Appendix 1: RMarkdown & the Interpretive Report Template
Introduction
This appendix provides additional information on using RMarkdown and an overview of the structure of the RMarkdown document provided with the interpretive report project template.
Please ensure to review the relevant lab materials:
- Lab 5 session on RMarkdown for an intro to RMarkdown.
- Lab 10 Session for Interpreting Quantitative Findings Report summative assessment for instructions on how to create a project on RStudio Cloud for your interpretive report using the provided template.
Similarly, if you encounter any errors, please ensure to check the R Issues FAQ first for any existing solutions.
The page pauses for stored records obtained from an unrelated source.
File: config.mk
export PLATFORM = sky130hd
export DESIGN_NAME = diseqc_pwm_message_encoder
export DESIGN_NICKNAME = d
export VERILOG_FILES = /design/src/rtl/dpme_pkg.sv /design/src/rtl/diseqc_pwm_message_encoder.sv /design/src/rtl/dpme_shifter.sv
export SDC_FILE = /design/constraint.sdc
export NUM_CORES = 1
export LEC_CHECK = 0
export ABC_CLOCK_PERIOD_IN_PS = 2500
export BUFFER_PORTS_ARGS = -buffer_cell sky130_fd_sc_hd__buf_2
export CORE_AREA = 2 2 92 117
export CTS_BUF_LIST = sky130_fd_sc_hd__clkbuf_8
export DETAILED_ROUTE_END_ITERATION = 8
export DIE_AREA = 0 0 94 119
export PLACE_DENSITY = 0.79
export SLEW_MARGIN = 40
export SYNTH_ARGS = -nofsm -noshare
export SYNTH_HDL_FRONTEND = slang
export SYNTH_SLANG_ARGS = --single-unit
File: constraint.sdc
create_clock -name clk -period 2.5 [get_ports clk]
set_input_delay 0.25 -clock clk [delete_from_list [all_inputs] [get_ports clk]]
set_output_delay 0.25 -clock clk [all_outputs]
set_load 0.05 [all_outputs]
File: src/rtl/dpme_pkg.sv
// ----------------------------------------------------------------------------
// dpme_pkg
// Shared types and constants for the DiSEqC pulse-width message encoder.
// ----------------------------------------------------------------------------
package dpme_pkg;

    // Register indexes on the configuration port
    localparam logic [2:0] REG_SHORT_US     = 3'd0;
    localparam logic [2:0] REG_LONG_US      = 3'd1;
    localparam logic [2:0] REG_FRAME_GAP_US = 3'd2;
    localparam logic [2:0] REG_BURST_US     = 3'd3;
    localparam logic [2:0] REG_POST_WAIT_US = 3'd4;

    // Register reset values in microseconds
    localparam logic [15:0] RST_SHORT_US     = 16'd500;
    localparam logic [15:0] RST_LONG_US      = 16'd1000;
    localparam logic [15:0] RST_FRAME_GAP_US = 16'd16000;
    localparam logic [15:0] RST_BURST_US     = 16'd12500;
    localparam logic [15:0] RST_POST_WAIT_US = 16'd20000;

    // Burst mode codes
    localparam logic [1:0] BURST_NONE = 2'd0;
    localparam logic [1:0] BURST_TONE = 2'd1;
    localparam logic [1:0] BURST_BYTE = 2'd2;

    // Byte sent modulated for a modulated burst
    localparam logic [7:0] BURST_DATA = 8'hFF;

    // Index of the parity bit within a byte's bit sequence
    localparam logic [3:0] PARITY_IDX = 4'd8;

    // Action codes
    localparam logic ACT_MESSAGE = 1'b0;
    localparam logic ACT_BURST   = 1'b1;

    // Control of the shared shift and parity unit
    typedef struct packed {
        logic       load;
        logic [7:0] load_val;
        logic       shift;
        logic       sel_parity;
    } shift_ctrl_t;

endpackage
The first half of this page provides an overview of RMarkdown and the second half covers the Interpretive Report Template in more detail. Importantly, please ensure to at least read the Preamble Code Chunk section for information on best practice for installing and loading any additional packages.
Outline:
RMarkdown
RMarkdown allows you to combine your narrative and data analysis in one document, writing plain-text documents with Code Chunks that can be converted to multiple file formats, such as HTML or PDF. This makes RMarkdown documents reproducible by embedding the analysis directly into the document. Compared to doing your analysis separately, copying and pasting over your results and graphs to a Word document, it also reduces the risk of error when working on and updating your analysis.
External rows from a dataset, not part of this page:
**src/nmea_pkg.sv**
```systemverilog
// ----------------------------------------------------------------------------
// nmea_pkg
// Shared constants and small lookup functions for the GGA position parser.
// ----------------------------------------------------------------------------
package nmea_pkg;

   // Default longest line, in bytes, that is counted and parsed
   localparam int MAX_LINE_DEFAULT = 128;

   // Characters
   localparam logic [7:0] CHAR_LF    = 8'd10;
   localparam logic [7:0] CHAR_STAR  = 8'h2A;
   localparam logic [7:0] CHAR_COMMA = 8'h2C;
   localparam logic [7:0] CHAR_N     = 8'h4E;
   localparam logic [7:0] CHAR_S     = 8'h53;
   localparam logic [7:0] CHAR_E     = 8'h45;
   localparam logic [7:0] CHAR_W     = 8'h57;

   // Result status codes
   typedef enum logic [2:0] {
      STATUS_OK        = 3'd0,
      STATUS_BAD_SUM   = 3'd1,
      STATUS_NOT_GGA   = 3'd2,
      STATUS_BAD_HEMI  = 3'd3,
      STATUS_TOO_SHORT = 3'd4
   } status_type;

   // Trailer phases
   typedef enum logic [1:0] {
      TRL_NONE  = 2'd0,
      TRL_HIGH  = 2'd1,
      TRL_LOW   = 2'd2,
      TRL_DONE  = 2'd3
   } trailer_type;

   // Field numbers of interest
   localparam logic [3:0] FIELD_LAT     = 4'd2;
   localparam logic [3:0] FIELD_LAT_HEM = 4'd3;
   localparam logic [3:0] FIELD_LON     = 4'd4;
   localparam logic [3:0] FIELD_LON_HEM = 4'd5;

   // Held position after reset (1e-7 degree)
   localparam logic signed [30:0] LAT_RESET = 31'sd576345030;
   localparam logic signed [34:0] LON_RESET = 35'sd119578160;

   // Fixed-point scaling: deg*1e7 + min*50/3, divide by 3 via reciprocal
   localparam logic [23:0] DEG_SCALE = 24'd10000000;
   localparam logic [5:0]  MIN_SCALE = 6'd50;
   localparam int          RECIP_SHIFT = 27;
   localparam logic [25:0] RECIP_3 = 26'd44739243;   // (2^27 + 1) / 3

   // Header text "$GPGGA" by position
   function automatic logic [7:0] hdr_char(input logic [2:0] pos);
      logic [7:0] ch;
      unique case (pos)
         3'd0:    ch = 8'h24;
         3'd1:    ch = 8'h47;
         3'd2:    ch = 8'h50;
         3'd3:    ch = 8'h47;
         3'd4:    ch = 8'h47;
         3'd5:    ch = 8'h41;
         default: ch = 8'h00;
      endcase
      return ch;
   endfunction

   // Hex digit value, anything but 0-9 and A-F reads as 0
   function automatic logic [3:0] hex_value(input logic [7:0] c);
      logic [3:0] v;
      if (c >= 8'h30 && c <= 8'h39)      v = 4'(c - 8'h30);
      else if (c >= 8'h41 && c <= 8'h46) v = 4'(c - 8'h37);
      else                               v = 4'd0;
      return v;
   endfunction

   // Degree digit weights
   function automatic logic [6:0] deg_weight(input logic is_lon, input logic [3:0] pos);
      logic [6:0] w;
      unique case (pos)
         4'd0:    w = is_lon ? 7'd100 : 7'd10;
         4'd1:    w = is_lon ? 7'd10  : 7'd1;
         4'd2:    w = is_lon ? 7'd1   : 7'd0;
         default: w = 7'd0;
      endcase
      return w;
   endfunction

   // Minute digit weights (minutes * 1e4); the decimal point slot weighs 0
   function automatic logic [16:0] min_weight(input logic is_lon, input logic [3:0] pos);
      logic [16:0] w;
      logic [3:0]  p;
      p = is_lon ? 4'(pos - 4'd1) : pos;
      if (is_lon && pos == 4'd0) p = 4'd0;
      unique case (p)
         4'd2:    w = 17'd100000;
         4'd3:    w = 17'd10000;
         4'd5:    w = 17'd1000;
         4'd6:    w = 17'd100;
         4'd7:    w = 17'd10;
         4'd8:    w = 17'd1;
         default: w = 17'd0;
      endcase
      return w;
   endfunction

endpackage

```
**src/nmea_gga_position_parser_top.sv**
```systemverilog
// ----------------------------------------------------------------------------
// nmea_gga_position_parser_top
// Parses GGA sentences byte by byte and reports the held position per line.
// ----------------------------------------------------------------------------
//  channel | ports      | width | content
//  --------+------------+-------+------------------------------------------
//  input   | req_t*     |   8   | rx_byte
//  result  | rsp_t*     |  72   | status, latitude_e7, longitude_e7
//
// One byte per cycle unless a waiting result stalls input; each accepted byte
// updates the registered line state and a line feed loads the result register.
// Reset (synchronous) clears the line state and loads the default position.
// A waiting result stalls input only when it is not taken in that cycle.
module nmea_gga_position_parser_top #(
   parameter int MAX_LINE = nmea_pkg::MAX_LINE_DEFAULT
) (
   input  logic        clock,
   input  logic        reset,
   input  logic        req_tvalid,
   output logic        req_tready,
   input  logic [7:0]  req_tdata,   // [7:0] rx_byte
   output logic        rsp_tvalid,
   input  logic        rsp_tready,
   output logic [71:0] rsp_tdata    // [2:0] status, [33:3] latitude_e7,
                                    // [68:34] longitude_e7, [71:69] zero
);

   // Line state
   logic [7:0]  len_ff, len_in;
   logic [2:0]  hdr_ff, hdr_in;
   logic [3:0]  field_ff, field_in;
   logic [3:0]  cif_ff, cif_in;
   logic [7:0]  xor_ff, xor_in;
   nmea_pkg::trailer_type trl_ff, trl_in;
   logic [7:0]  rsum_ff, rsum_in;
   logic [9:0]  deg_ff, deg_in;
   logic [19:0] min_ff, min_in;
   logic [30:0] plat_ff, plat_in;
   logic [34:0] plon_ff, plon_in;
   logic [4:0]  flags_ff, flags_in;
   logic signed [30:0] hlat_ff, hlat_in;
   logic signed [34:0] hlon_ff, hlon_in;

   // Result register
   logic        rvalid_ff, rvalid_in;
   logic [71:0] rdata_ff, rdata_in;

   logic accept;
   logic [7:0] c;
   assign c          = req_tdata;
   assign req_tready = !rvalid_ff || rsp_tready;
   assign accept     = req_tvalid && req_tready;
   assign rsp_tvalid = rvalid_ff;
   assign rsp_tdata  = rdata_ff;

   // End-of-field position value: deg*1e7 + floor(min*50/3)
   logic [25:0] min50;
   logic [51:0] recip_prod;
   logic [34:0] field_val;
   logic        ef_lat, ef_lon;
   assign min50      = 26'(min_ff) * 26'(nmea_pkg::MIN_SCALE);
   assign recip_prod = 52'(min50) * 52'(nmea_pkg::RECIP_3);
   assign field_val  = 35'(deg_ff) * 35'(nmea_pkg::DEG_SCALE)
                     + 35'(recip_prod[51:nmea_pkg::RECIP_SHIFT]);
   assign ef_lat     = (field_ff == nmea_pkg::FIELD_LAT) && (cif_ff != 4'd0);
   assign ef_lon     = (field_ff == nmea_pkg::FIELD_LON) && (cif_ff != 4'd0);

   // Next-state logic
   always_comb begin
      logic [30:0] lat_v;
      logic [34:0] lon_v;
      logic [4:0]  fl;
      logic [3:0]  d;
      logic        in_lat, in_lon;
      nmea_pkg::status_type st;

      len_in = len_ff;   hdr_in = hdr_ff;   field_in = field_ff; cif_in = cif_ff;
      xor_in = xor_ff;   trl_in = trl_ff;   rsum_in = rsum_ff;
      deg_in = deg_ff;   min_in = min_ff;
      plat_in = plat_ff; plon_in = plon_ff; flags_in = flags_ff;
      hlat_in = hlat_ff; hlon_in = hlon_ff;
      rvalid_in = rvalid_ff && !rsp_tready;
      rdata_in  = rdata_ff;

      lat_v = plat_ff; lon_v = plon_ff; fl = flags_ff;
      d = (c >= 8'h30 && c <= 8'h39) ? 4'(c - 8'h30) : 4'd0;
      in_lat = (field_ff == nmea_pkg::FIELD_LAT);
      in_lon = (field_ff == nmea_pkg::FIELD_LON);
      st = nmea_pkg::STATUS_OK;

      if (accept && c == nmea_pkg::CHAR_LF) begin
         // close the open field unless a trailer started
         if (trl_ff == nmea_pkg::TRL_NONE) begin
            if (ef_lat) begin lat_v = field_val[30:0]; fl[0] = 1'b1; end
            if (ef_lon) begin lon_v = field_val;       fl[2] = 1'b1; end
         end
         priority if (len_ff < 8'd3)                          st = nmea_pkg::STATUS_TOO_SHORT;
         else if (trl_ff != nmea_pkg::TRL_NONE && rsum_ff != xor_ff)
                                                              st = nmea_pkg::STATUS_BAD_SUM;
         else if (hdr_ff < 3'd6)                              st = nmea_pkg::STATUS_NOT_GGA;
         else if (fl[4])                                      st = nmea_pkg::STATUS_BAD_HEMI;
         else                                                 st = nmea_pkg::STATUS_OK;
         if (st == nmea_pkg::STATUS_OK) begin
            if (fl[0]) hlat_in = fl[1] ? 31'(-lat_v) : lat_v;
            if (fl[2]) hlon_in = fl[3] ? 35'(-lon_v) : lon_v;
         end
         rvalid_in = 1'b1;
         rdata_in  = {3'd0, 35'(hlon_in), 31'(hlat_in), 3'(st)};
         // clear the line
         len_in = '0; hdr_in = '0; field_in = '0; cif_in = '0; xor_in = '0;
         trl_in = nmea_pkg::TRL_NONE; rsum_in = '0; deg_in = '0; min_in = '0;
         plat_in = '0; plon_in = '0; flags_in = '0;
      end else if (accept && len_ff < 8'(MAX_LINE)) begin
         len_in = len_ff + 8'd1;
         if (len_ff < 8'd6 && 8'(hdr_ff) == len_ff
             && c == nmea_pkg::hdr_char(len_ff[2:0]))
            hdr_in = hdr_ff + 3'd1;

         unique case (trl_ff)
            nmea_pkg::TRL_NONE: begin
               if (c == nmea_pkg::CHAR_STAR || c == nmea_pkg::CHAR_COMMA) begin
                  if (ef_lat) begin plat_in = field_val[30:0]; flags_in[0] = 1'b1; end
                  if (ef_lon) begin plon_in = field_val;       flags_in[2] = 1'b1; end
                  deg_in = '0;
                  min_in = '0;
               end
               if (c == nmea_pkg::CHAR_STAR) begin
                  trl_in = nmea_pkg::TRL_HIGH;
               end else begin
                  if (len_ff != 8'd0) xor_in = xor_ff ^ c;
                  if (c == nmea_pkg::CHAR_COMMA) begin
                     if (field_ff != 4'd15) field_in = field_ff + 4'd1;
                     cif_in = '0;
                  end else begin
                     // digit or hemisphere character
                     if (in_lat || in_lon) begin
                        deg_in = deg_ff + 10'(d) * 10'(nmea_pkg::deg_weight(in_lon, cif_ff));
                        min_in = min_ff + 20'(21'(d) * 21'(nmea_pkg::min_weight(in_lon, cif_ff)));
                     end else if (field_ff == nmea_pkg::FIELD_LAT_HEM && cif_ff == 4'd0) begin
                        if (c == nmea_pkg::CHAR_S)      flags_in[1] = 1'b1;
                        else if (c != nmea_pkg::CHAR_N) flags_in[4] = 1'b1;
                     end else if (field_ff == nmea_pkg::FIELD_LON_HEM && cif_ff == 4'd0) begin
                        if (c == nmea_pkg::CHAR_W)      flags_in[3] = 1'b1;
                        else if (c != nmea_pkg::CHAR_E) flags_in[4] = 1'b1;
                     end
                     if (cif_ff != 4'd15) cif_in = cif_ff + 4'd1;
                  end
               end
            end
            nmea_pkg::TRL_HIGH: begin
               rsum_in = {nmea_pkg::hex_value(c), 4'd0};
               trl_in  = nmea_pkg::TRL_LOW;
            end
            nmea_pkg::TRL_LOW: begin
               rsum_in = {rsum_ff[7:4], nmea_pkg::hex_value(c)};
               trl_in  = nmea_pkg::TRL_DONE;
            end
            nmea_pkg::TRL_DONE: begin
               trl_in = nmea_pkg::TRL_DONE;
            end
            default: trl_in = trl_ff;
         endcase
      end
   end

   // Control registers
   always_ff @(posedge clock) begin
      if (reset) begin
         len_ff <= '0; hdr_ff <= '0; field_ff <= '0; cif_ff <= '0; xor_ff <= '0;
         trl_ff <= nmea_pkg::TRL_NONE; rsum_ff <= '0; deg_ff <= '0; min_ff <= '0;
         plat_ff <= '0; plon_ff <= '0; flags_ff <= '0;
         hlat_ff <= nmea_pkg::LAT_RESET;
         hlon_ff <= nmea_pkg::LON_RESET;
         rvalid_ff <= 1'b0;
      end else begin
         len_ff <= len_in; hdr_ff <= hdr_in; field_ff <= field_in; cif_ff <= cif_in;
         xor_ff <= xor_in; trl_ff <= trl_in; rsum_ff <= rsum_in;
         deg_ff <= deg_in; min_ff <= min_in;
         plat_ff <= plat_in; plon_ff <= plon_in; flags_ff <= flags_in;
         hlat_ff <= hlat_in; hlon_ff <= hlon_in;
         rvalid_ff <= rvalid_in;
      end
   end

   // Result payload
   always_ff @(posedge clock) begin
      rdata_ff <= rdata_in;
   end

endmodule

```
**config.mk**
```make
export PLATFORM = sky130hd
export DESIGN_NAME = nmea_gga_position_parser_top
export DESIGN_NICKNAME = d
export VERILOG_FILES = /design/src/nmea_pkg.sv /design/src/nmea_gga_position_parser_top.sv
export SDC_FILE = /design/constraint.sdc
export NUM_CORES = 2
export LEC_CHECK = 0
export ABC_AREA = 1
export BUFFER_PORTS_ARGS = -buffer_cell sky130_fd_sc_hd__buf_2
export CORE_ASPECT_RATIO = 0.8
export CORE_UTILIZATION = 40
export CTS_CLUSTER_DIAMETER = 40
export DETAILED_ROUTE_END_ITERATION = 10
export SLEW_MARGIN = 20
export SYNTH_ARGS = -nofsm -noshare
export SYNTH_HDL_FRONTEND = slang
export SYNTH_SLANG_ARGS = --single-unit
```
**constraint.sdc**
```tcl
create_clock -name clock -period 15.9 [get_ports clock]
set_input_delay 4.77 -clock clock [delete_from_list [all_inputs] [get_ports clock]]
set_output_delay 4.77 -clock clock [all_outputs]
set_load 0.1 [all_outputs]
```
==> flow_metrics.env <==
export IMPL_routed_wl_um=85900
export IMPL_gr_usage_all_layers_pct=20.9
export IMPL_cts_tree="built"
export IMPL_ctsResizeCount=0
export IMPL_initial_core_util_pct=40.6
export IMPL_synth_area_leaders="ha_1 (17%), fa_1 (16%), dfxtp_1 (12%)"
export IMPL_place_gp_congestion=0.952
export IMPL_rr_endpoint="rsp_tdata[29]"
export IMPL_syn_avg_cell_area_sq_um=7.42
export IMPL_drc=0
export IMPL_cp_required_ns=16.26
export IMPL_avgViaCountPerCell=4.85
export IMPL_ff2ff_path_depth=64
export IMPL_synth_top_family_by_area="adder cells"
export IMPL_cts_hold_buf=0
export IMPL_firstDrtPassIters=8
export IMPL_max_stage_delay_ns=0.67
export IMPL_rr_startpoint="min_ff[2]"
export IMPL_fmax_ghz=0.0755
export IMPL_nFillCells=8354
export IMPL_cts_buffer_depth=3
export IMPL_finalMaxSlewViolations=0
export IMPL_whs_path_depth=2
export IMPL_path_class="reg2reg"
export IMPL_synth_adder_area_share_pct=33.3
export IMPL_hpwl_um=71400
export IMPL_drtIter0Drc=1774
export IMPL_outcome="finished, final reports clean"
export IMPL_final_area_sq_mm=0.0360
export IMPL_post_drt_wl_per_cell_um=15.3
export IMPL_placed_area_sq_mm=0.0345
export IMPL_fin_crit_ns=13.24
export IMPL_critPathMaxFanout=7
export IMPL_final_common_cell="inv_1"
export IMPL_synth_top_cell_by_area="ha_1"
export IMPL_min_from="hlon_ff[34]"
export IMPL_cap_violations=0
export IMPL_path_common_cell="nand2_1"
export IMPL_drive_gt1_share_pct=6.94
export IMPL_die_width_um=323
export IMPL_period_share_pct=83.3
export IMPL_ys_seq_elements=274
export IMPL_r2r_setup_slack_ns=2.66
export IMPL_row_count=93
export IMPL_chipHeight_um=258
export IMPL_coreArea_sq_mm=0.0810
export IMPL_setup_violations_final=0
export IMPL_finalClockSkew_ns=0.0369
export IMPL_cts_max_level=2
export IMPL_final_cell_mix="inv_1 (990), nand2_1 (930), ha_1 (452)"
export IMPL_ant_nets=0
export IMPL_yosys_most_used_dff="dfxtp_1"
export IMPL_setup_tns_ns=0
export IMPL_clock_sinks=274
export IMPL_synth_edf_count=69
export IMPL_cp_start_kind="flip-flop"
export IMPL_max_vdd_ir_drop_v=0.0000657
export IMPL_fin_nets=5232
export IMPL_cts_root_buf="clkbuf_16"
export IMPL_slew_headroom_pct=26.6
export IMPL_max_slew_worst_pin_slew_ns=1.10
export IMPL_synth_compound_area_share_pct=10.0
export IMPL_grt_first_pass_wirelength_um=140000
export IMPL_syn_to_final_growth_pct=9.31
export IMPL_postCtsSetupBuffers=0
export IMPL_hold_violations=0
export IMPL_grt_pass1_vias=26100
export IMPL_seq_area_frac_synth_pct=18.8
export IMPL_crit_path_top_delay_cell="fa_1"
export IMPL_leakage_nw=20.1
export IMPL_grt_max_degree=71
export IMPL_clkTransAtPathRegs_ns=0.06
export IMPL_muxShareOfSynthArea_pct=0.304
export IMPL_hp_class="reg2reg"
export IMPL_yosys_area_share_simple_pct=21.0
export IMPL_diodes=0
export IMPL_end_kind="flip-flop"
export IMPL_whs_endpoint="hlon_ff[34]"
export IMPL_async_flop_share_pct=0
export IMPL_synth_top_area_share_pct=17.2
export IMPL_clk_latency_ns=0.60
export IMPL_arrival_ns=13.60
export IMPL_grt_overflow=0
export IMPL_postSynthCellCount=4435
export IMPL_p_per_area_mw_per_mm2=49.0
export IMPL_synth_area_sq_mm=0.0329
export IMPL_antenna_found_initial=0
export IMPL_die_area_sq_mm=0.0834
export IMPL_dr_total_vias=27300
export IMPL_synth_cell_types=68
export IMPL_rsz0062_at_grt="false"
export IMPL_synth_warnings=0
export IMPL_synth_xor_area_share_pct=3.72
export IMPL_io_buffers=82
export IMPL_cts_buffers=45
export IMPL_pin_count=86
==> registers in the layout, summed over array words and instances (netlist names), 8 cells and up <==
signal / flops
hlon_ff: 35
xor_ff: 8
rsp_tdata: 69
plat_ff: 31
len_ff: 8
deg_ff: 10
hlat_ff: 31
plon_ff: 35
min_ff: 20
rsum_ff: 8
==> worst max-delay path, delay by kind of cell (launching register included) <==
kind            cells  cell delay [ns]
compound gates     13             2.67
xor+xnor            3             0.61
fa+ha+maj          13             5.78
buf+inv             7             0.57
flops               1             0.49
simple gates       28             2.92
==> synth_stat cells, types with 4 or more instances <==
library cell and number:
inv_1 990, nand2_1 930, ha_1 452, nor2_1 288
fa_1 265, a21oi_1 237, dfxtp_1 205, nand3_1 161
o21ai_0 160, xor2_1 92, edfxtp_1 69, clkbuf_1 46
xnor2_1 44, nor3_1 41, o21ai_1 41, nand4_1 37
or2_2 30, nor2_2 24, inv_2 22, nand2_2 21
o22ai_1 21, buf_2 20, o21a_1 19, o21bai_1 18
and2_1 16, o211ai_1 15, a211oi_1 12, nor4_1 12
o21ai_2 12, nand3b_1 11, nor3b_1 11, a31oi_1 10
mux2i_1 10, clkinv_1 9, a21boi_1 7, nor2_4 7
buf_4 6, a21boi_0 5, buf_1 5, nand3_2 5
o211a_1 5, a21o_1 4, or2_1 4
==> metrics by stage <==
step	cells	total power [mW]	hold WS (ns)	worst slack, ns	utilization [%]
2_1_floorplan	4437	0.776	0.418	1.12	-
3_3_place_gp	5548	0.796	0.428	3.00	42.5
3_5_place_dp	5548	0.796	0.434	2.75	42.5
4_1_cts	5629	1.78	0.449	2.75	44.4
5_1_grt	5629	1.82	0.466	1.62	44.4
6_report	5629	1.76	0.448	2.66	44.4
==> kinds of logic (layout without fill, tap and decap cells) <==
kind of cell	count (synthesis)	after routing
AO/OA/AOI/OAI	583	583
AND/OR/NAND/NOR	1610	1610
XOR/XNOR	138	138
multiplexers	10	10
other	1	3
buffers and inverters	1102	1202
flip-flops	274	274
adder cells (fa/ha/maj)	717	717
==> per-layer routing <==
layer  up-vias  GRT usage [%]  routed length [um]
met5         -              0                   0
met4         0           4.17                1520
met3        91           3.12                4580
met2       548           31.3               35600
met1     12700           31.7               44200
li1      14000              -                   -
==> layout make-up <==
type / instances / area (sq um) / share of cell area [%]
clock buffer: 55 / 1190 / 3.32
tap: 1092 / 1370 / 3.80
sequential: 274 / 6180 / 17.2
multi-input combinational: 3061 / 22500 / 62.7
clock inverter: 26 / 305 / 0.849
inverter: 1022 / 3840 / 10.7
timing repair buffer: 99 / 538 / 1.50
==> power by group <==
| part | total, mW | internal, mW | switching [mW] |
|---|---|---|---|
| combinational | 0.0659 | 0.0159 | 0.0499 |
| clock | 0.978 | 0.584 | 0.394 |
| sequential | 0.716 | 0.714 | 0.00252 |
==> worst max-delay path by stage <==
| stage | from | slack (ns) | cells past startpoint | end |
|---|---|---|---|---|
| after detailed placement | min_ff[2] | 2.75 | 64 | rsp_tdata[29] |
| final | min_ff[2] | 2.66 | 64 | rsp_tdata[29] |
| after global placement | min_ff[4] | 3.00 | 64 | rsp_tdata[29] |
| after floorplan | rsp_tready | 1.12 | 9 | deg_ff[6] |
| after global routing | min_ff[4] | 1.62 | 67 | rsp_tdata[32] |
| after CTS | min_ff[2] | 2.75 | 64 | rsp_tdata[29] |
No activity file was read; power rests on OpenSTA's default activity.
RMarkdown achieves this by combining the power of R, Markdown, and Pandoc. Markdown is a lightweight markup language with simple, human-readable syntax for formatting text (see the Formatting section below). Pandoc is a tool for converting files from one format to another, such as Markdown to PDF or HTML. RMarkdown builds on these tools. When you ‘knit’ a document, the code chunks are executed to run your analysis and generate your tables and graphs using R. The output from these are then integrated with the Markdown text and passed to Pandoc to convert into a neat and consistently formatted HTML, PDF, or other specified file format.
Formatting
RMarkdown uses simple, human-readable syntax for basic formatting. Whilst different to how you would write text in a Word document, it is easy to learn. This simple transparent formatting also helps avoid the hidden complexities of Word document, where formatting issues often arise from inconsistent syntax that is hidden from the user.
Below is a screenshot from RStudio with text using the key basic syntax for formatting your main text:
And, this is how it appears when knitted:
Headings are set using the pound / hash sign, #
, at the start of a line, with the number of hashes determining the header level:
And, how it appears when knitted:
Line spacing
The main thing in RMarkdown’s syntax that often trips up new users is the need to ensure there are empty line spaces between:
- Each paragraph
- Before and after a list
- Before and after a header
Here’s some example text in an RMarkdown document, the first without line spacing, the second with:
And, how this looks when knitted:
Side-note, this practice of using empty line spaces originates from traditional coding conventions. A common coding style includes placing a specified limit on the number of characters per line, with any overflow placed on a new line. To distinguish these lines breaks to keep a limit on the number of characters per line and those used to designate new paragraphs, lists, and headers, an empty line is used. Using empty lines also helps add visual clarity when writing in RMarkdown.
Code Chunks
There are three main ways to create a code chunk:
- Click the ‘Insert Code Chunk’ button and from the drop-down select ‘R’ at the top. (See gif below)
- Press
Ctrl + Alt + I
(Windows & Linux) orCmd + Option + I
(macOS) - Manually typing three back-ticks with ‘r’ in curly brackets before your code and adding three back-ticks after.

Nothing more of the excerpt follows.